Performance

Performance Art

 My work is rooted in a specific tradition of performance art, one that emerged in Japan, Brazil, USA and Europe in the 50’s and 60’s as a transgressive medium that disrupted and challenged Western culture production and merged art with life, object with process, artist with artwork. Within these blurred boundaries of definitions I can trace different modes in which I work in performance: the live performance work, the daily routine (which I consider my studio practice), the one to one performance (which is a manifestation of intimacy in my work and a way to keep my door open) and the actions/interventions (which is a direct response to what is happening in the world around me).
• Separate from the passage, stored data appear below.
[src/rtl/hazard_stall_ctrl.sv]
// Stall/flush controller for the 5-stage core: hazard stalls, cache-miss waits, watchdog.
// Optional `HAZARD_PERF_CNT_EN adds stall-cycle and branch-flush performance counters.
module hazard_stall_ctrl
  import hazard_pkg::*;
#(
  parameter int REG_W        = hazard_pkg::REG_W,
  parameter int WAIT_CNT_W   = 8,
  parameter int MAX_MEM_WAIT = 200
) (
  input  logic             clk,
  input  logic             rst_n,
  input  logic [REG_W-1:0] fd_regRs,
  input  logic [REG_W-1:0] fd_regRt,
  input  logic             fd_uses_rs,
  input  logic             fd_uses_rt,
  input  logic             fd_is_store,
  input  logic             fd_is_br,
  input  logic             fd_is_bcond,
  input  logic             branch_taken,
  input  logic             de_memread,
  input  logic             de_regwrite,
  input  logic [REG_W-1:0] de_dstreg,
  input  logic             de_sets_flags,
  input  logic             em_memread,
  input  logic [REG_W-1:0] em_dstreg,
  input  logic             icache_stall,
  input  logic             dcache_stall,
  output logic             pc_en,
  output logic             fd_en,
  output logic             de_en,
  output logic             em_en,
  output logic             mw_en,
  output logic             fd_flush,
  output logic             de_bubble,
`ifdef HAZARD_PERF_CNT_EN
  output logic [15:0]      perf_stall_cyc,
  output logic [15:0]      perf_flush_cnt,
`endif
  output logic             mem_timeout
);

  localparam logic [WAIT_CNT_W-1:0] WAIT_MAX = WAIT_CNT_W'(MAX_MEM_WAIT);

  state_e                state_q, state_d;
  logic                  redir_pend_q, redir_pend_d;
  logic [WAIT_CNT_W-1:0] wait_cnt_q, wait_cnt_d;
  logic                  mem_timeout_q, mem_timeout_d;
  logic                  hz, iw_ctx;

  hazard_detect #(.REG_W(REG_W)) u_detect (
    .fd_regRs     (fd_regRs),
    .fd_regRt     (fd_regRt),
    .fd_uses_rs   (fd_uses_rs),
    .fd_uses_rt   (fd_uses_rt),
    .fd_is_store  (fd_is_store),
    .fd_is_br     (fd_is_br),
    .fd_is_bcond  (fd_is_bcond),
    .de_memread   (de_memread),
    .de_regwrite  (de_regwrite),
    .de_dstreg    (de_dstreg),
    .de_sets_flags(de_sets_flags),
    .em_memread   (em_memread),
    .em_dstreg    (em_dstreg),
    .hz           (hz)
  );

  // A data wait that interrupted a fetch wait resumes the fetch wait afterwards.
  assign iw_ctx = (state_q == IWAIT) |
                  ((state_q == DWAIT) & (icache_stall | redir_pend_q));

  always_comb begin
    // NOTE: every output gets a default first so no path can infer a latch.
    state_d      = state_q;
    redir_pend_d = redir_pend_q;
    pc_en        = 1'b1;
    fd_en        = 1'b1;
    de_en        = 1'b1;
    em_en        = 1'b1;
    mw_en        = 1'b1;
    fd_flush     = 1'b0;
    de_bubble    = 1'b0;

    if (dcache_stall) begin
      {pc_en, fd_en, de_en, em_en, mw_en} = 5'b00000;
      state_d = DWAIT;
    end else if (iw_ctx) begin
      if (icache_stall) begin
        pc_en    = 1'b0;
        fd_flush = 1'b1;
        state_d  = IWAIT;
      end else begin
        // A pending redirect keeps the final stale fetch out of IF/ID.
        fd_flush     = redir_pend_q;
        redir_pend_d = 1'b0;
        state_d      = RUN;
      end
    end else if (hz) begin
      pc_en     = 1'b0;
      fd_en     = 1'b0;
      de_bubble = 1'b1;
      state_d   = RUN;
    end else if (branch_taken) begin
      fd_flush = 1'b1;
      if (icache_stall) begin
        redir_pend_d = 1'b1;
        state_d      = IWAIT;
      end else begin
        state_d = RUN;
      end
    end else if (icache_stall) begin
      pc_en    = 1'b0;
      fd_flush = 1'b1;
      state_d  = IWAIT;
    end else begin
      state_d = RUN;
    end

    if (!rst_n) begin
      {pc_en, fd_en, de_en, em_en, mw_en} = 5'b11111;
      fd_flush  = 1'b0;
      de_bubble = 1'b0;
    end
  end

  always_comb begin
    wait_cnt_d = '0;
    if (state_d != RUN) begin
      wait_cnt_d = (wait_cnt_q == WAIT_MAX) ? WAIT_MAX : wait_cnt_q + 1'b1;
    end
    mem_timeout_d = mem_timeout_q | (wait_cnt_d == WAIT_MAX);
  end

  always_ff @(posedge clk) begin
    // NOTE: sequential state uses non-blocking assignments so all flops update together.
    if (!rst_n) begin
      state_q       <= RUN;
      redir_pend_q  <= 1'b0;
      wait_cnt_q    <= '0;
      mem_timeout_q <= 1'b0;
    end else begin
      state_q       <= state_d;
      redir_pend_q  <= redir_pend_d;
      wait_cnt_q    <= wait_cnt_d;
      mem_timeout_q <= mem_timeout_d;
    end
  end

  assign mem_timeout = mem_timeout_q;

`ifdef HAZARD_PERF_CNT_EN
  logic [15:0] perf_stall_q, perf_stall_d;
  logic [15:0] perf_flush_q, perf_flush_d;
  logic        br_flush;

  assign br_flush = ~dcache_stall & ~iw_ctx & ~hz & branch_taken;

  always_comb begin
    perf_stall_d = perf_stall_q;
    perf_flush_d = perf_flush_q;
    if (!pc_en && (perf_stall_q != 16'hFFFF)) perf_stall_d = perf_stall_q + 16'd1;
    if (br_flush && (perf_flush_q != 16'hFFFF)) perf_flush_d = perf_flush_q + 16'd1;
  end

  always_ff @(posedge clk) begin
    if (!rst_n) begin
      perf_stall_q <= '0;
      perf_flush_q <= '0;
    end else begin
      perf_stall_q <= perf_stall_d;
      perf_flush_q <= perf_flush_d;
    end
  end

  assign perf_stall_cyc = perf_stall_q;
  assign perf_flush_cnt = perf_flush_q;
`endif

endmodule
The full scope of these ideas is manifested in Glasshouse which is the art space I co founded with Eyal Perry in 2007 and became our life’s work.

LIVE

ONE TO ONE

DAILY ROUTINE

ACTIONS

Archiving The Now

I examine the potential of the archive in performances to extend the experience of it into an active environment. Over the years I’ve directly dealt with performative ways of archiving- from collecting attendants’ DNA upon entering performances through gathering performance remnants in a cabinet-turned-archive, to playwriting as a form of archiving that allows aspects that are outside of the eventness of performance into the framework of the performance “memory” and mechanism of re-performance— the act of archiving became a performative immersive environment of itself, one that generates action rather than passivity of audience looking back, through this approach to the archive the performance is never neutralized. I turn these notions of the archive into a system of sort, a mechanism, a unifying force that regenerates life into what is sometimes perceived as absence.